Lo que ocurrió a partir de aquel instante sólo pude saberlo años más tarde: aquella misma noche, a los niños nos llevaron a dormir a la casa del guarda de la fábrica. Según mi padre -que sólo consintió en contármelo, pese a mis insistencias, cuando ya la abuela estaba muerta y la casa había sido subastada y vendida a unos frailes que la usan desde entonces como albergue de verano-, fue la abuela la que, en un principio al menos, con mayor entereza sobrellevó la desgracia, hasta el punto de ordenar a tío Fermín, cuando estaban descolgando el cadáver del abuelo de la lámpara, que hiciese lo propio con el pavo y lo metiese en la nevera para comerlo al día siguiente como estaba planeado.

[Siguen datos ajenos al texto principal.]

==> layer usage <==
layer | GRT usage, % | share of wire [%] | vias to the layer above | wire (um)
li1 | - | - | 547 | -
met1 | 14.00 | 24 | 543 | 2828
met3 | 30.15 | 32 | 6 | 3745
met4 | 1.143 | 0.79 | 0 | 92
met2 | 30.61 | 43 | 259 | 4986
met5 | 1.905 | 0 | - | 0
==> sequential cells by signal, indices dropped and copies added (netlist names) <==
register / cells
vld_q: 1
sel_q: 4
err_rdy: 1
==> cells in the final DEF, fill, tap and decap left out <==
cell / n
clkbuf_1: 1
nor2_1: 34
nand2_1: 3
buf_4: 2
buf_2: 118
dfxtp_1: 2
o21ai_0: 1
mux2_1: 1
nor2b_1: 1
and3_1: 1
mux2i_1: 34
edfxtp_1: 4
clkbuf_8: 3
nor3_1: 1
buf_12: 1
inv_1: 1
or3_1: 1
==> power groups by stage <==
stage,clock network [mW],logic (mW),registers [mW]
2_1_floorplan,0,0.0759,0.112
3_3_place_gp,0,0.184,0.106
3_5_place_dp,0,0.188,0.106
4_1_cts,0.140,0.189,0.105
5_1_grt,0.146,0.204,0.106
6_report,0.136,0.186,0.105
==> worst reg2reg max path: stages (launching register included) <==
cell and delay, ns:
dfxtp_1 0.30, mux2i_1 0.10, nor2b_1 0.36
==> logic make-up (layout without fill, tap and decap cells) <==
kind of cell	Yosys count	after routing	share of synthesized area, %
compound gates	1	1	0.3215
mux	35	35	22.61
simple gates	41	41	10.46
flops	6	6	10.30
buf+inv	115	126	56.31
<file path="config.mk">
export PLATFORM = sky130hd
export DESIGN_NAME = tcb_gpio
export DESIGN_NICKNAME = d
export VERILOG_FILES = /design/src/tcb_pkg.sv /design/src/tcb_gpio.sv
export VERILOG_INCLUDE_DIRS = /design/src
export SDC_FILE = /design/constraint.sdc
export NUM_CORES = 1
export LEC_CHECK = 0
export ABC_AREA = 0
export BUFFER_PORTS_ARGS = -buffer_cell sky130_fd_sc_hd__buf_2
export CELL_PAD_IN_SITES_DETAIL_PLACEMENT = 1
export CELL_PAD_IN_SITES_GLOBAL_PLACEMENT = 1
export CORE_ASPECT_RATIO = 0.5
export CORE_MARGIN = 2
export CORE_UTILIZATION = 33
export CTS_CLUSTER_SIZE = 16
export DETAILED_ROUTE_END_ITERATION = 10
export PLACE_DENSITY = 0.81
export REMOVE_ABC_BUFFERS = 1
export SYNTH_ARGS = -nofsm -noshare
export SYNTH_HDL_FRONTEND = slang
export SYNTH_SLANG_ARGS = --single-unit
</file>
<file path="constraint.sdc">
create_clock -name clk -period 2.61 [get_ports clk]
set_clock_uncertainty 0.15 [all_clocks]
set_input_delay 0.261 -clock clk [delete_from_list [all_inputs] [get_ports clk]]
set_output_delay 0.261 -clock clk [all_outputs]
set_load 0.02 [all_outputs]
</file>
===== config.mk =====
export PLATFORM = sky130hd
export DESIGN_NAME = fabric_top
export DESIGN_NICKNAME = d
export VERILOG_FILES = /design/src/fabric_pkg.sv /design/src/cfg_wb_regs.sv /design/src/clb.sv /design/src/clb_func_gen.sv /design/src/clb_input_route.sv /design/src/fabric_top.sv
export SDC_FILE = /design/constraint.sdc
export NUM_CORES = 1
export LEC_CHECK = 0
export BUFFER_PORTS_ARGS = -buffer_cell sky130_fd_sc_hd__buf_2
export CAP_MARGIN = 20
export CELL_PAD_IN_SITES_DETAIL_PLACEMENT = 0
export CELL_PAD_IN_SITES_GLOBAL_PLACEMENT = 1
export CORE_ASPECT_RATIO = 0.75
export CORE_MARGIN = 1
export CORE_UTILIZATION = 46
export DETAILED_ROUTE_END_ITERATION = 6
export PLACE_DENSITY_LB_ADDON = 0.1
export SYNTH_ARGS = -nofsm -noshare
export SYNTH_HDL_FRONTEND = slang
export SYNTH_SLANG_ARGS = --single-unit

===== constraint.sdc =====
create_clock -name KLK -period 11.5 [get_ports KLK]
set_input_delay 1.725 -clock KLK [delete_from_list [all_inputs] [get_ports KLK]]
set_output_delay 1.725 -clock KLK [all_outputs]
set_load 0.02 [all_outputs]
==> src/source/fma_pkg.sv <==
// fma accelerator package
// bus widths, register map, half-precision constants and lane structs
`default_nettype none

package fma_pkg;

    typedef logic [15:0] half_t;
    typedef logic [31:0] word_t;
    // {invalid, overflow, underflow, inexact}
    typedef logic [3:0]  fma_flags_t;

    localparam int n_lanes    = 4;
    localparam int addr_width = 8;

    // per-lane register block
    localparam int lane_stride = 16;
    localparam int off_xy      = 'h0;
    localparam int off_zc      = 'h4;
    localparam int off_res     = 'h8;
    // global control, above the lane blocks
    localparam logic [addr_width-1:0] addr_start  = 8'h40;
    localparam logic [addr_width-1:0] addr_status = 8'h44;

    // half-precision layout
    localparam int         exp_bias  = 15;
    localparam int         man_width = 10;
    localparam logic [4:0] inf_exp   = 5'h1f;
    localparam half_t      qnan_val  = 16'h7e00;
    localparam half_t      one_val   = 16'h3c00;

    // rounding mode codes
    localparam logic [1:0] rm_rz   = 2'd0;
    localparam logic [1:0] rm_rne  = 2'd1;
    localparam logic [1:0] rm_down = 2'd2;
    localparam logic [1:0] rm_up   = 2'd3;

    // lane accumulator, bit 0 weighs 2^-acc_lsb
    // smallest product ulp is 2^-48, largest term stays below 2^81
    localparam int acc_width = 82;
    localparam int acc_lsb   = 48;

    typedef struct packed {
        logic [1:0] roundmode;
        logic       mul;
        logic       add;
        logic       negp;
        logic       negz;
    } fma_ctrl_t;

    typedef struct packed {
        half_t     x;
        half_t     y;
        half_t     z;
        fma_ctrl_t ctrl;
    } fma_req_t;

    typedef struct packed {
        half_t      result;
        fma_flags_t flags;
    } fma_rsp_t;

    typedef enum logic {
        idle,
        respond
    } axi_state_t;

endpackage

`default_nettype wire

==> src/source/fma_collect.sv <==
// fma result collector
// captures lane responses and tracks busy and done
`timescale 1ns/1ps
`default_nettype none

module fma_collect
    import fma_pkg::*;
(
    input  logic               clk,
    input  logic               reset,
    input  logic               issue,
    input  fma_rsp_t           rsp [n_lanes],
    input  logic [n_lanes-1:0] rsp_valid,
    output fma_rsp_t           results [n_lanes],
    output logic               busy,
    output logic               done
);

    logic [n_lanes-1:0] pending;
    logic [n_lanes-1:0] still_pending;

    // lanes reporting this cycle drop out
    assign still_pending = pending & ~rsp_valid;

    always_ff @(posedge clk) begin
        if (reset) begin
            pending <= '0;
            busy    <= 1'b0;
            done    <= 1'b0;
            for (int i = 0; i < n_lanes; i++)
                results[i] <= '0;
        end else begin
            for (int i = 0; i < n_lanes; i++) begin
                if (rsp_valid[i])
                    results[i] <= rsp[i];
            end
            if (issue) begin
                pending <= '1;
                busy    <= 1'b1;
                done    <= 1'b0;
            end else begin
                pending <= still_pending;
                // last lane in, results visible together with done
                if (busy && (still_pending == '0)) begin
                    busy <= 1'b0;
                    done <= 1'b1;
                end
            end
        end
    end

endmodule

`default_nettype wire
File: src/source/fma_pkg.sv
// fma accelerator package
// bus widths, register map, half-precision constants and lane structs
`default_nettype none

package fma_pkg;

    typedef logic [15:0] half_t;
    typedef logic [31:0] word_t;
    // {invalid, overflow, underflow, inexact}
    typedef logic [3:0]  fma_flags_t;

    localparam int n_lanes    = 4;
    localparam int addr_width = 8;

    // per-lane register block
    localparam int lane_stride = 16;
    localparam int off_xy      = 'h0;
    localparam int off_zc      = 'h4;
    localparam int off_res     = 'h8;
    // global control, above the lane blocks
    localparam logic [addr_width-1:0] addr_start  = 8'h40;
    localparam logic [addr_width-1:0] addr_status = 8'h44;

    // half-precision layout
    localparam int         exp_bias  = 15;
    localparam int         man_width = 10;
    localparam logic [4:0] inf_exp   = 5'h1f;
    localparam half_t      qnan_val  = 16'h7e00;
    localparam half_t      one_val   = 16'h3c00;

    // rounding mode codes
    localparam logic [1:0] rm_rz   = 2'd0;
    localparam logic [1:0] rm_rne  = 2'd1;
    localparam logic [1:0] rm_down = 2'd2;
    localparam logic [1:0] rm_up   = 2'd3;

    // lane accumulator, bit 0 weighs 2^-acc_lsb
    // smallest product ulp is 2^-48, largest term stays below 2^81
    localparam int acc_width = 82;
    localparam int acc_lsb   = 48;

    typedef struct packed {
        logic [1:0] roundmode;
        logic       mul;
        logic       add;
        logic       negp;
        logic       negz;
    } fma_ctrl_t;

    typedef struct packed {
        half_t     x;
        half_t     y;
        half_t     z;
        fma_ctrl_t ctrl;
    } fma_req_t;

    typedef struct packed {
        half_t      result;
        fma_flags_t flags;
    } fma_rsp_t;

    typedef enum logic {
        idle,
        respond
    } axi_state_t;

endpackage

`default_nettype wire

File: src/source/fma_regs.sv
// fma register block: AXI4-Lite slave holding lane operands
// issues a start pulse to the lanes and reads back results and status
`timescale 1ns/1ps
`default_nettype none

module fma_regs
    import fma_pkg::*;
(
    input  logic                  clk,
    input  logic                  reset,
    // write address and data
    input  logic [addr_width-1:0] awaddr,
    input  logic                  awvalid,
    output logic                  awready,
    input  word_t                 wdata,
    input  logic                  wvalid,
    output logic                  wready,
    // write response
    output logic [1:0]            bresp,
    output logic                  bvalid,
    input  logic                  bready,
    // read address and data
    input  logic [addr_width-1:0] araddr,
    input  logic                  arvalid,
    output logic                  arready,
    output word_t                 rdata,
    output logic [1:0]            rresp,
    output logic                  rvalid,
    input  logic                  rready,
    // lane side
    output fma_req_t              req [n_lanes],
    output logic                  issue,
    input  fma_rsp_t              results [n_lanes],
    input  logic                  busy,
    input  logic                  done
);

    axi_state_t wr_state;
    axi_state_t rd_state;
    logic       wr_accept;
    logic       rd_accept;
    word_t      rd_word;

    // address and data taken together, only when no response is pending
    assign wr_accept = (wr_state == idle) && awvalid && wvalid;
    assign awready   = wr_accept;
    assign wready    = wr_accept;
    assign bvalid    = (wr_state == respond);
    // always OKAY
    assign bresp     = 2'b00;

    assign rd_accept = (rd_state == idle) && arvalid;
    assign arready   = rd_accept;
    assign rvalid    = (rd_state == respond);
    assign rresp     = 2'b00;

    always_ff @(posedge clk) begin
        if (reset) begin
            wr_state <= idle;
            issue    <= 1'b0;
            for (int i = 0; i < n_lanes; i++)
                req[i] <= '0;
        end else begin
            // start ignored while busy or already issuing
            issue <= wr_accept && (awaddr == addr_start) && wdata[0] && !busy && !issue;
            case (wr_state)
                idle:    if (wr_accept) wr_state <= respond;
                respond: if (bready) wr_state <= idle;
                default: wr_state <= idle;
            endcase
            if (wr_accept) begin
                for (int i = 0; i < n_lanes; i++) begin
                    if (int'(awaddr) == i * lane_stride + off_xy) begin
                        req[i].y <= wdata[31:16];
                        req[i].x <= wdata[15:0];
                    end
                    // control word sits right above z
                    if (int'(awaddr) == i * lane_stride + off_zc) begin
                        req[i].ctrl <= wdata[21:16];
                        req[i].z    <= wdata[15:0];
                    end
                end
            end
        end
    end

    // read mux, unmapped and start read as zero
    always_comb begin
        rd_word = '0;
        for (int i = 0; i < n_lanes; i++) begin
            if (int'(araddr) == i * lane_stride + off_xy)
                rd_word = {req[i].y, req[i].x};
            if (int'(araddr) == i * lane_stride + off_zc)
                rd_word = {10'b0, req[i].ctrl, req[i].z};
            if (int'(araddr) == i * lane_stride + off_res)
                rd_word = {12'b0, results[i].flags, results[i].result};
        end
        if (araddr == addr_status)
            rd_word = {30'b0, done, busy};
    end

    always_ff @(posedge clk) begin
        if (reset) begin
            rd_state <= idle;
            rdata    <= '0;
        end else begin
            case (rd_state)
                idle:    if (rd_accept) rd_state <= respond;
                respond: if (rready) rd_state <= idle;
                default: rd_state <= idle;
            endcase
            // data held until rready
            if (rd_accept)
                rdata <= rd_word;
        end
    end

endmodule

`default_nettype wire
==> config.mk <==
export PLATFORM = sky130hd
export DESIGN_NAME = chp_shared_pipe
export DESIGN_NICKNAME = d
export VERILOG_FILES = /design/src/verilog/chp_credit_pkg.sv /design/src/verilog/chp_cfg_pkg.sv /design/src/verilog/chp_shared_pipe.sv /design/src/verilog/cq_onoff_eval.sv /design/src/verilog/vas_credit_store.sv /design/src/verilog/cq_vas_lookup.sv /design/src/verilog/cq_scan_ctrl.sv
export VERILOG_INCLUDE_DIRS = /design/src /design/src/verilog
export SDC_FILE = /design/constraint.sdc
export NUM_CORES = 2
export LEC_CHECK = 0
export BUFFER_PORTS_ARGS = -buffer_cell sky130_fd_sc_hd__buf_2
export CORE_ASPECT_RATIO = 1.25
export CORE_UTILIZATION = 30
export CTS_CLUSTER_DIAMETER = 40
export DETAILED_ROUTE_END_ITERATION = 12
export PLACE_DENSITY = 0.49
export SLEW_MARGIN = 10
export SYNTH_ARGS = -nofsm -noshare
export SYNTH_HDL_FRONTEND = slang
export SYNTH_HIERARCHICAL = 1
export SYNTH_SLANG_ARGS = --single-unit
==> constraint.sdc <==
create_clock -name hqm_gated_clk -period 3 [get_ports hqm_gated_clk]
set_clock_uncertainty 0.1 [all_clocks]
set_input_delay 0.15 -clock hqm_gated_clk [delete_from_list [all_inputs] [get_ports hqm_gated_clk]]
set_output_delay 0.15 -clock hqm_gated_clk [all_outputs]
set_load 0.02 [all_outputs]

-Él se irá al cementerio -parece ser que dijo-, pero no con el pavo.

VELATORIO

Pero la entereza de la abuela se quebró por la mañana, en pleno velatorio, mientras don Benito echaba el último responso previo a la salida del entierro. Primero fue lo de tío Gelín. Le mandaron que bajara a la estación a por la corona fúnebre, que habían encargado por teléfono y llegaba en el primer tren de la mañana. Pero el tren llegó con retraso, igual que el del día antes, y, mientras lo esperaba, tío Gelín entró en la fonda de Pedrito y, no sé si por ahogar la pena que tenía por la muerte de su padre o por espantar un poco el frío de la helada, el caso es que empezó a beber coñá, una copa y otra copa, hasta que agarró tal borrachera que cuando entró en el velatorio lo hizo dando tumbos y agarrándose a la puerta, igual que el pavo, y con la corona al cuello, como si acabara de ganarla en una prueba de atletismo. Luego, lo de tía Laura. De repente, le dio un ataque de nervios y se abrazó desesperadamente a don Benito, llorando y llenándole de babas la sotana, mientras le llamaba, con neurótica insistencia, don Bonito (con o), lo cual, curiosamente, cuadraba mucho más que el verdadero nombre a los ojos de atún que tenía el párroco. Pero cuando definitivamente la abuela Beatriz se vino abajo, cuando definitivamente perdió la compostura y la entereza y abandonó la habitación del velatorio dando un portazo y diciendo que no sólo no pensaba ir al cementerio, sino que, si por ella fuera, el abuelo seguiría todavía colgado de la lámpara, fue cuando, de repente, pasado ya el incidente de tía Laura y reducido tío Gelín por varios hombres en alguna habitación de al lado, Soledad, la cocinera, abrió la puerta y, con su habitual discreción, le preguntó en voz alta:

-Señora, ¿saco ya el cadáver del pavo de la nevera?